▶ [TASK TO COMPLETE]:
Give again, exactly as written, each line of the material below starting at the line that contains "id_instr_p1 <= '0;" and ending at the line that contains "input wire logic [$bits(bus_i.pc_new_en)-1:0]". Both ends count, and no other line does.

▶ [PROVIDED INFORMATION]:
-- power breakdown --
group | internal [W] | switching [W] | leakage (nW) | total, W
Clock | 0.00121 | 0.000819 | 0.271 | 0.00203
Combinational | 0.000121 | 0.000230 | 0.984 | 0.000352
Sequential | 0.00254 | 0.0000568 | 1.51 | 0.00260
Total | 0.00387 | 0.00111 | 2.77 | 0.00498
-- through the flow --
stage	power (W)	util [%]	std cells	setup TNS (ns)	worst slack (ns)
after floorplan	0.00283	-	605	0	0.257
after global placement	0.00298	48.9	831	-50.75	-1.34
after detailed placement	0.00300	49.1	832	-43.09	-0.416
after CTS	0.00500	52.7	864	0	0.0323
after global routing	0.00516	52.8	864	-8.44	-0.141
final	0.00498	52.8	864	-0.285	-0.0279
===== config.mk =====
export PLATFORM = sky130hd
export DESIGN_NAME = hsi_s_rx_frm_ctrl
export DESIGN_NICKNAME = d
export VERILOG_FILES = /design/src/rtl/hsi_s_rx_frm_ctrl.sv
export SDC_FILE = /design/constraint.sdc
export NUM_CORES = 1
export LEC_CHECK = 0
export CAP_MARGIN = 10
export CELL_PAD_IN_SITES_DETAIL_PLACEMENT = 0
export CELL_PAD_IN_SITES_GLOBAL_PLACEMENT = 1
export CORE_MARGIN = 2
export CORE_UTILIZATION = 56
export DETAILED_ROUTE_END_ITERATION = 7
export GPL_TIMING_DRIVEN = 0
export PLACE_DENSITY = 0.9
export SLEW_MARGIN = 40
export SYNTH_ARGS = -nofsm -noshare
export SYNTH_HDL_FRONTEND = slang
export SYNTH_SLANG_ARGS = --single-unit

===== constraint.sdc =====
create_clock -name clk -period 4.9 [get_ports clk]
set_clock_uncertainty 0.1 [all_clocks]
set_input_delay 0.735 -clock clk [delete_from_list [all_inputs] [get_ports clk]]
set_output_delay 0.735 -clock clk [all_outputs]
set_load 0.01 [all_outputs]

===== src/rtl/hsi_s_rx_frm_ctrl.sv =====
// HSI slave receive frame controller: assembles one message into a single-frame buffer and
// hands committed frames to the consumer. Define HSI_RX_KEEP_BAD_FRAMES_EN to deliver bad frames.
module hsi_s_rx_frm_ctrl #(
  parameter int unsigned ADDR_W = 5
) (
  input  logic              clk,
  input  logic              n_rst,
  input  logic [7:0]        d,
  input  logic              d_rdy,
  input  logic              msg_end,
  input  logic [5:0]        rx_errs,
  input  logic              rd,
  input  logic              frm_ack,
  output logic [7:0]        q,
  output logic              q_vld,
  output logic              frm_rdy,
  output logic [ADDR_W:0]   frm_len,
  output logic [5:0]        frm_errs,
  output logic              frm_ovf,
  output logic [7:0]        drop_cnt
);

  localparam int unsigned     Depth    = 2 ** ADDR_W;
  localparam logic [ADDR_W:0] DepthCnt = (ADDR_W + 1)'(Depth);

`ifdef HSI_RX_KEEP_BAD_FRAMES_EN
  localparam bit KeepBad = 1'b1;
`else
  localparam bit KeepBad = 1'b0;
`endif

  typedef enum logic [1:0] {StIdle, StRecv, StReady, StSkip} state_e;

  state_e            state;
  logic [7:0]        mem [Depth];
  logic [ADDR_W:0]   wr_cnt;
  logic [ADDR_W:0]   rd_ptr;
  logic              overflow;
  logic              busy_in;

  logic              full;
  logic              wr_en;
  logic [ADDR_W-1:0] wr_addr;
  logic [ADDR_W:0]   cnt_nxt;
  logic              ovf_nxt;
  logic              commit;
  logic              bad;
  logic              busy_nxt;
  logic              rd_ok;
  logic              drop_inc;

  always_comb begin
    full     = (state == StRecv) && (wr_cnt == DepthCnt);
    wr_en    = ((state == StIdle) || (state == StRecv)) && d_rdy && !full;
    wr_addr  = (state == StIdle) ? '0 : wr_cnt[ADDR_W-1:0];
    cnt_nxt  = ((state == StIdle) ? '0 : wr_cnt) + {{ADDR_W{1'b0}}, wr_en};
    ovf_nxt  = (state == StRecv) && (overflow || (d_rdy && full));
    // An empty message in IDLE is not a frame; a byte arriving with msg_end is.
    commit   = msg_end && ((state == StRecv) || ((state == StIdle) && d_rdy));
    bad      = (rx_errs != 6'd0) || ovf_nxt;
    busy_nxt = msg_end ? 1'b0 : (busy_in || d_rdy);
    rd_ok    = (state == StReady) && rd && !frm_ack && (rd_ptr < frm_len);
    drop_inc = (commit && bad && !KeepBad) ||
               (((state == StReady) || (state == StSkip)) && msg_end);
  end

  always_ff @(posedge clk) begin
    if (wr_en) mem[wr_addr] <= d;
  end

  always_ff @(posedge clk or negedge n_rst) begin
    if (!n_rst) begin
      state    <= StIdle;
      wr_cnt   <= '0;
      rd_ptr   <= '0;
      overflow <= 1'b0;
      busy_in  <= 1'b0;
      q        <= 8'h00;
      q_vld    <= 1'b0;
      frm_rdy  <= 1'b0;
      frm_len  <= '0;
      frm_errs <= 6'd0;
      frm_ovf  <= 1'b0;
      drop_cnt <= 8'h00;
    end else begin
      q_vld <= 1'b0;
      if (drop_inc && (drop_cnt != 8'hFF)) drop_cnt <= drop_cnt + 8'd1;
      unique case (state)
        StIdle, StRecv: begin
          if (commit) begin
            frm_len  <= cnt_nxt;
            frm_errs <= rx_errs;
            frm_ovf  <= ovf_nxt;
            if (bad && !KeepBad) begin
              state    <= StIdle;
              wr_cnt   <= '0;
              overflow <= 1'b0;
            end else begin
              state    <= StReady;
              frm_rdy  <= 1'b1;
              wr_cnt   <= cnt_nxt;
              overflow <= ovf_nxt;
              rd_ptr   <= '0;
              busy_in  <= 1'b0;
            end
          end else if (state == StIdle) begin
            if (d_rdy) begin
              state  <= StRecv;
              wr_cnt <= cnt_nxt;
            end
          end else begin
            wr_cnt   <= cnt_nxt;
            overflow <= ovf_nxt;
          end
        end
        StReady: begin
          if (frm_ack) begin
            frm_rdy  <= 1'b0;
            rd_ptr   <= '0;
            wr_cnt   <= '0;
            overflow <= 1'b0;
            frm_ovf  <= 1'b0;
            busy_in  <= 1'b0;
            state    <= busy_nxt ? StSkip : StIdle;
          end else begin
            busy_in <= busy_nxt;
            if (rd_ok) begin
              q      <= mem[rd_ptr[ADDR_W-1:0]];
              q_vld  <= 1'b1;
              rd_ptr <= rd_ptr + 1'b1;
            end
          end
        end
        StSkip: begin
          if (msg_end) state <= StIdle;
        end
        default: state <= StIdle;
      endcase
    end
  end

endmodule

==> flow_summary.ini <==
[status]
status = finished clean

[drt]
first_pass_iters = 5
ant_nets = 0
wirelength_um = 27820
detail_route.drc_violations = 0
num_vias = 7027
wl_per_cell_um = 25.16
via_per_inst = 6.354
drt_iter0_markers = 732

[setup_path]
critical_path.top_delay_family = simple AND/OR/NAND/NOR gates
criticalPathCategory = input port to register
path_cells = clkdlybuf4s50_1 -> nor2b_1 -> and2_1 -> nand3b_1 -> nor2_1
start_kind = input port
cp_max_fo = 8
critPathBufInv = 1
cp_slowest_cell = nor2_1
critPathMaxStageDelay_ps = 810
arrival_ps = 3140
required_ps = 4970
crit_path_end_kind = register

[placement]
dp_hpwl_um = 18110
dpl_cell_area_um2 = 13140
io_buffers = 49
pre_cts_slack_ps = 1325
gp_congestion = 0.8399

[logic_synthesis]
synthTopCellsByArea = edfxtp_1, mux4_2, dfrtp_1
synthArstFlopShare = 0.1551
synth_top_area_frac = 0.6237
syn_nets = 748
synthCells = 719
synth_top_area_cell = edfxtp_1
synth_warnings = 0
synth_edf_count = 256
synth.distinct_cells = 64
yosysSeqAreaShare = 0.7191
syn-cell-area_um2 = 12330
synth-seq-cells = 303
synth-main-ff-cell = edfxtp_1
avgSynthCellArea_um2 = 17.14

[worst_hold_path]
hp-class = input port to register

[floorplanning]
initial_utilization = 0.5683
io_pins = 51
die_w_um = 152.4
rows = 54
die_area_um2 = 23210
die_h_um = 152.4
core_um2 = 21690

[pwr]
p_leak_nw = 4.787
powerDensity_nw_per_um2 = 518.7
ir_worst_vdd_uv = 338.8

[clock_tree]
htree_levels = 1
cts_inserted_buffers = 30
cts_root_buffer = clkbuf_16
clockBufferDepth = 3
cts_tree = yes
clk_pin_slew_ps = 60
cts.sinks = 303
post_cts.repair.setup_buffers = 0
clock_latency_ps = 550

[timing]
layout_setup_ws_ps = 1832
whs_ps = 315.7
slew_headroom = 0.4590
fin_crit_sh = 0.6261
fmax_ghz = 0.3260
worst_pin_slew_ps = 808.5
layout_min_cycle_time_ps = 3068
drv_slew = 0
final_hold_viol_count = 0
setup_tns_ps = 0
setup_viol = 0
rsz0062_at_grt = false

[grt]
grt_use_total = 0.2399
grt_pass1_wl_um = 42480
top_usage_layer = met2
met2_usage = 0.3764
grt.met1_usage = 0.3402
grt_start_max_net_pins = 34
use_met3 = 0.04721
grt_overflow = 0
grt_pass1_vias = 7145
grt_antenna_before_repair = 0

[layout]
nets = 831
layout_common_cells = edfxtp_1, mux4_2, nand2_1
multi_input_area_um2 = 3249
syn_to_final_growth_pct = 15.56
final_common_cell = edfxtp_1
stdcell_area_um2 = 14240
final_layout_size_suffix_gt1_frac = 0.1828
register_area_um2 = 8864
fill_cells = 1425
insertedDiodeCount = 0

[job]
cap_violations = 0
layer usage:
| layer | wire [µm] | up-vias |
|---|---|---|
| li1 | - | 3019 |
| met1 | 10980 | 3564 |
| met2 | 13290 | 388 |
| met3 | 2700 | 56 |
| met4 | 851 | 0 |
| met5 | 0 | - |
metrics by stage:
| stage | utilization | std cells | total power, mW |
|---|---|---|---|
| detailed placement | 0.6060 | 1049 | 4.952 |
| finish | 0.6567 | 1106 | 7.388 |
| global route | 0.6567 | 1106 | 7.640 |
| global placement | 0.6071 | 1048 | 4.905 |
| floorplan | - | 719 | 4.258 |
| CTS | 0.6559 | 1106 | 7.399 |
state kept, by name, indices dropped and copies added, names as in the netlist:
signal and cells:
busy_in 1, drop_cnt 8, frm_errs 6, frm_len 6
frm_ovf 1, frm_rdy 1, mem 256, overflow 1
q 8, q_vld 1, rd_ptr 6, state 2
wr_cnt 6
cell usage after synthesis (8+ instances only):
master and number:
a22oi_1 25, dfrtp_1 47, inv_1 11, mux4_2 58, nand2_1 55, nor2_1 55, nor2b_1 8, a21oi_1 22
ha_1 9, clkbuf_1 22, o21ai_0 10, mux2i_1 13, edfxtp_1 256, xor2_1 8, nand3_1 15
timing repair:
action / in CTS / in global routing
hold buffers: 1 / 0
hold endpoints to repair: 14 / 0
gates resized for setup: 0 / 0
area by class of cell:
type                    count  share of cell area
well taps                 280             0.02460
flip-flops and latches    303              0.6223
plain buffers              36             0.01300
repair buffers             51             0.03356
clock buffers              35             0.05552
multi-input cells         368              0.2281
inverters                  12            0.003162
clock inverters            21             0.01976
power breakdown:
group | leakage (nW) | internal [mW] | switching (mW)
Combinational | 1.35 | 0.862 | 0.999
Sequential | 2.92 | 2.93 | 0.135
Clock | 0.520 | 1.52 | 0.942
Total | 4.79 | 5.31 | 2.08
worst register-to-register path, cell delays in order, from the launching register on:
cell      delay (ps)
dfrtp_1          440
clkbuf_1         390
and2_1           240
nand3b_1         480
nor2_1           810
worst paths after layout:
check / from / cells past startpoint / slack [ps] / to
max: d_rdy / 5 / 1830 / mem[25][1]
min: msg_end / 2 / 320 / state[0]
max reg2reg: state[0] / 4 / 2060 / mem[25][1]
min reg2reg: frm_errs[3] / 2 / 380 / frm_errs[3]
max in group asynchronous: n_rst / 3 / 3760 / q[5]
min in group asynchronous: n_rst / 2 / 490 / frm_errs[3]
cells by family (layout without fill, tap and decap cells):
family | Yosys count | count (layout) | synth area share
adder cells (fa/ha/maj) | 9 | 9 | 0.009136
AND/OR/NAND/NOR | 170 | 170 | 0.06527
XOR/XNOR | 9 | 9 | 0.006396
buffers and inverters | 48 | 155 | 0.01868
AO/OA/AOI/OAI | 105 | 105 | 0.06091
flip-flops | 303 | 303 | 0.7191
multiplexers | 75 | 75 | 0.1205
(Power assumes the default switching activity.)
==> src/rtl/if_id_stage.sv <==
// IF/ID pipeline register with flush/stall FSM and load-use bubble request.
// Define IFID_PERF_CNT_EN to add the stall_cnt/flush_cnt counters.
module if_id_stage
  import cpu_pkg::*;
(
  input  logic           clk,
  input  logic           rst,
  if_id_stage_if.slave   bus
);

  if_state_t         state_q;
  if_state_t         state_d;
  logic              hazard;
  logic [DATA_W-1:0] id_pc_p1;
  logic [DATA_W-1:0] id_pc4_p1;
  logic [DATA_W-1:0] id_instr_p1;
  logic              vld_p1;

  hazard_detect u_hazard_detect (
    .id_valid   (vld_p1),
    .id_instr   (id_instr_p1),
    .ex_memread (bus.ex_memread),
    .ex_rt      (bus.ex_rt),
    .hazard     (hazard)
  );

  // Next action depends only on this cycle's inputs, so an illegal state
  // code never influences the next one.
  always_comb begin
    state_d = ST_RUN;
    if (bus.pc_new_en) begin
      state_d = ST_FLUSH;
    end else if (hazard) begin
      state_d = ST_STALL;
    end
  end

  always_ff @(posedge clk) begin
    if (rst) begin
      state_q <= ST_RUN;
    end else begin
      state_q <= state_d;
    end
  end

  // IF -> ID register boundary
  always_ff @(posedge clk) begin
    if (rst) begin
      id_pc_p1    <= '0;
      id_pc4_p1   <= '0;
      id_instr_p1 <= '0;
      vld_p1      <= 1'b0;
    end else begin
      case (state_d)
        ST_RUN: begin
          id_pc_p1    <= bus.pc_in;
          id_pc4_p1   <= bus.pc_in + 32'h4;
          id_instr_p1 <= bus.instr_in;
          vld_p1      <= 1'b1;
        end
        ST_FLUSH: begin
          id_instr_p1 <= NOP_INSTR;
          vld_p1      <= 1'b0;
        end
        default: begin
        end
      endcase
    end
  end

  assign bus.id_pc    = id_pc_p1;
  assign bus.id_pc4   = id_pc4_p1;
  assign bus.id_instr = id_instr_p1;
  assign bus.id_valid = vld_p1;
  assign bus.bubble   = hazard & ~bus.pc_new_en;
  assign bus.ex_nop   = hazard & ~bus.pc_new_en;
  assign bus.if_state = state_q;

`ifdef IFID_PERF_CNT_EN
  logic [31:0] stall_cnt_q;
  logic [31:0] flush_cnt_q;

  always_ff @(posedge clk) begin
    if (rst) begin
      stall_cnt_q <= '0;
      flush_cnt_q <= '0;
    end else begin
      if (state_d == ST_STALL) stall_cnt_q <= stall_cnt_q + 32'd1;
      if (state_d == ST_FLUSH) flush_cnt_q <= flush_cnt_q + 32'd1;
    end
  end

  assign bus.stall_cnt = stall_cnt_q;
  assign bus.flush_cnt = flush_cnt_q;
`endif

endmodule

==> src/flat_wrapper.sv <==
// flat-port wrapper written by rule: the top's interface ports become plain ports
module if_id_stage_flat import cpu_pkg::*;
  (clk, rst, bus_pc_in, bus_instr_in, bus_pc_new_en, bus_ex_memread, bus_ex_rt, bus_id_pc, bus_id_pc4, bus_id_instr, bus_id_valid, bus_bubble, bus_ex_nop, bus_if_state);
  if_id_stage_if bus_i ();
  input  logic clk;
  input  logic rst;
  input wire logic [$bits(bus_i.pc_in)-1:0] bus_pc_in;
  input wire logic [$bits(bus_i.instr_in)-1:0] bus_instr_in;
  input wire logic [$bits(bus_i.pc_new_en)-1:0] bus_pc_new_en;
  input wire logic [$bits(bus_i.ex_memread)-1:0] bus_ex_memread;
  input wire logic [$bits(bus_i.ex_rt)-1:0] bus_ex_rt;
  output wire logic [$bits(bus_i.id_pc)-1:0] bus_id_pc;
  output wire logic [$bits(bus_i.id_pc4)-1:0] bus_id_pc4;
  output wire logic [$bits(bus_i.id_instr)-1:0] bus_id_instr;
  output wire logic [$bits(bus_i.id_valid)-1:0] bus_id_valid;
  output wire logic [$bits(bus_i.bubble)-1:0] bus_bubble;
  output wire logic [$bits(bus_i.ex_nop)-1:0] bus_ex_nop;
  output wire logic [$bits(bus_i.if_state)-1:0] bus_if_state;
  assign bus_i.pc_in = bus_pc_in;
  assign bus_i.instr_in = bus_instr_in;
  assign bus_i.pc_new_en = bus_pc_new_en;
  assign bus_i.ex_memread = bus_ex_memread;
  assign bus_i.ex_rt = bus_ex_rt;
  assign bus_id_pc = bus_i.id_pc;
  assign bus_id_pc4 = bus_i.id_pc4;
  assign bus_id_instr = bus_i.id_instr;
  assign bus_id_valid = bus_i.id_valid;
  assign bus_bubble = bus_i.bubble;
  assign bus_ex_nop = bus_i.ex_nop;
  assign bus_if_state = bus_i.if_state;
  if_id_stage u_core (.clk(clk), .rst(rst), .bus(bus_i));
endmodule
File: src/rtl/cache_mem_ctrl_pkg.sv
// Shared types and constants for the cache miss / memory controller.
package cache_mem_ctrl_pkg;

    // Byte-offset bits inside a cache block (16-byte blocks).
    localparam int unsigned BLK_OFF_BITS = 4;

    typedef enum logic [2:0] {
        IDLE  = 3'd0,
        WB    = 3'd1,
        FILL  = 3'd2,
        DONE  = 3'd3,
        DRAIN = 3'd4
    } state_e;

    // Beat counter width for a block of n words (at least one bit).
    function automatic int unsigned cnt_width(input int unsigned n);
        return (n > 1) ? $clog2(n) : 1;
    endfunction

endpackage
### config.mk
export PLATFORM = sky130hd
export DESIGN_NAME = alarm_ring_ctl_flat
export DESIGN_NICKNAME = d
export VERILOG_FILES = /design/src/rtl/alarm_ring_if.sv /design/src/rtl/alarm_ring_ctl.sv /design/src/flat_wrapper.sv
export SDC_FILE = /design/constraint.sdc
export NUM_CORES = 1
export LEC_CHECK = 0
export BUFFER_PORTS_ARGS = -buffer_cell sky130_fd_sc_hd__buf_2
export CORE_ASPECT_RATIO = 1.4
export CORE_MARGIN = 1.5
export CORE_UTILIZATION = 40
export CTS_CLUSTER_DIAMETER = 150
export CTS_CLUSTER_SIZE = 25
export DETAILED_ROUTE_END_ITERATION = 16
export PLACE_DENSITY = 0.61
export SLEW_MARGIN = 20
export SYNTH_ARGS = -nofsm -noshare
export SYNTH_HDL_FRONTEND = slang
export SYNTH_SLANG_ARGS = --single-unit
### constraint.sdc
create_clock -name clk_1khz -period 2.8 [get_ports clk_1khz]
set_input_delay 0.56 -clock clk_1khz [delete_from_list [all_inputs] [get_ports clk_1khz]]
set_output_delay 0.56 -clock clk_1khz [all_outputs]
set_load 0.1 [all_outputs]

▶ [RESPONSE]:
      id_instr_p1 <= '0;
      vld_p1      <= 1'b0;
    end else begin
      case (state_d)
        ST_RUN: begin
          id_pc_p1    <= bus.pc_in;
          id_pc4_p1   <= bus.pc_in + 32'h4;
          id_instr_p1 <= bus.instr_in;
          vld_p1      <= 1'b1;
        end
        ST_FLUSH: begin
          id_instr_p1 <= NOP_INSTR;
          vld_p1      <= 1'b0;
        end
        default: begin
        end
      endcase
    end
  end

  assign bus.id_pc    = id_pc_p1;
  assign bus.id_pc4   = id_pc4_p1;
  assign bus.id_instr = id_instr_p1;
  assign bus.id_valid = vld_p1;
  assign bus.bubble   = hazard & ~bus.pc_new_en;
  assign bus.ex_nop   = hazard & ~bus.pc_new_en;
  assign bus.if_state = state_q;

`ifdef IFID_PERF_CNT_EN
  logic [31:0] stall_cnt_q;
  logic [31:0] flush_cnt_q;

  always_ff @(posedge clk) begin
    if (rst) begin
      stall_cnt_q <= '0;
      flush_cnt_q <= '0;
    end else begin
      if (state_d == ST_STALL) stall_cnt_q <= stall_cnt_q + 32'd1;
      if (state_d == ST_FLUSH) flush_cnt_q <= flush_cnt_q + 32'd1;
    end
  end

  assign bus.stall_cnt = stall_cnt_q;
  assign bus.flush_cnt = flush_cnt_q;
`endif

endmodule

==> src/flat_wrapper.sv <==
// flat-port wrapper written by rule: the top's interface ports become plain ports
module if_id_stage_flat import cpu_pkg::*;
  (clk, rst, bus_pc_in, bus_instr_in, bus_pc_new_en, bus_ex_memread, bus_ex_rt, bus_id_pc, bus_id_pc4, bus_id_instr, bus_id_valid, bus_bubble, bus_ex_nop, bus_if_state);
  if_id_stage_if bus_i ();
  input  logic clk;
  input  logic rst;
  input wire logic [$bits(bus_i.pc_in)-1:0] bus_pc_in;
  input wire logic [$bits(bus_i.instr_in)-1:0] bus_instr_in;
  input wire logic [$bits(bus_i.pc_new_en)-1:0] bus_pc_new_en;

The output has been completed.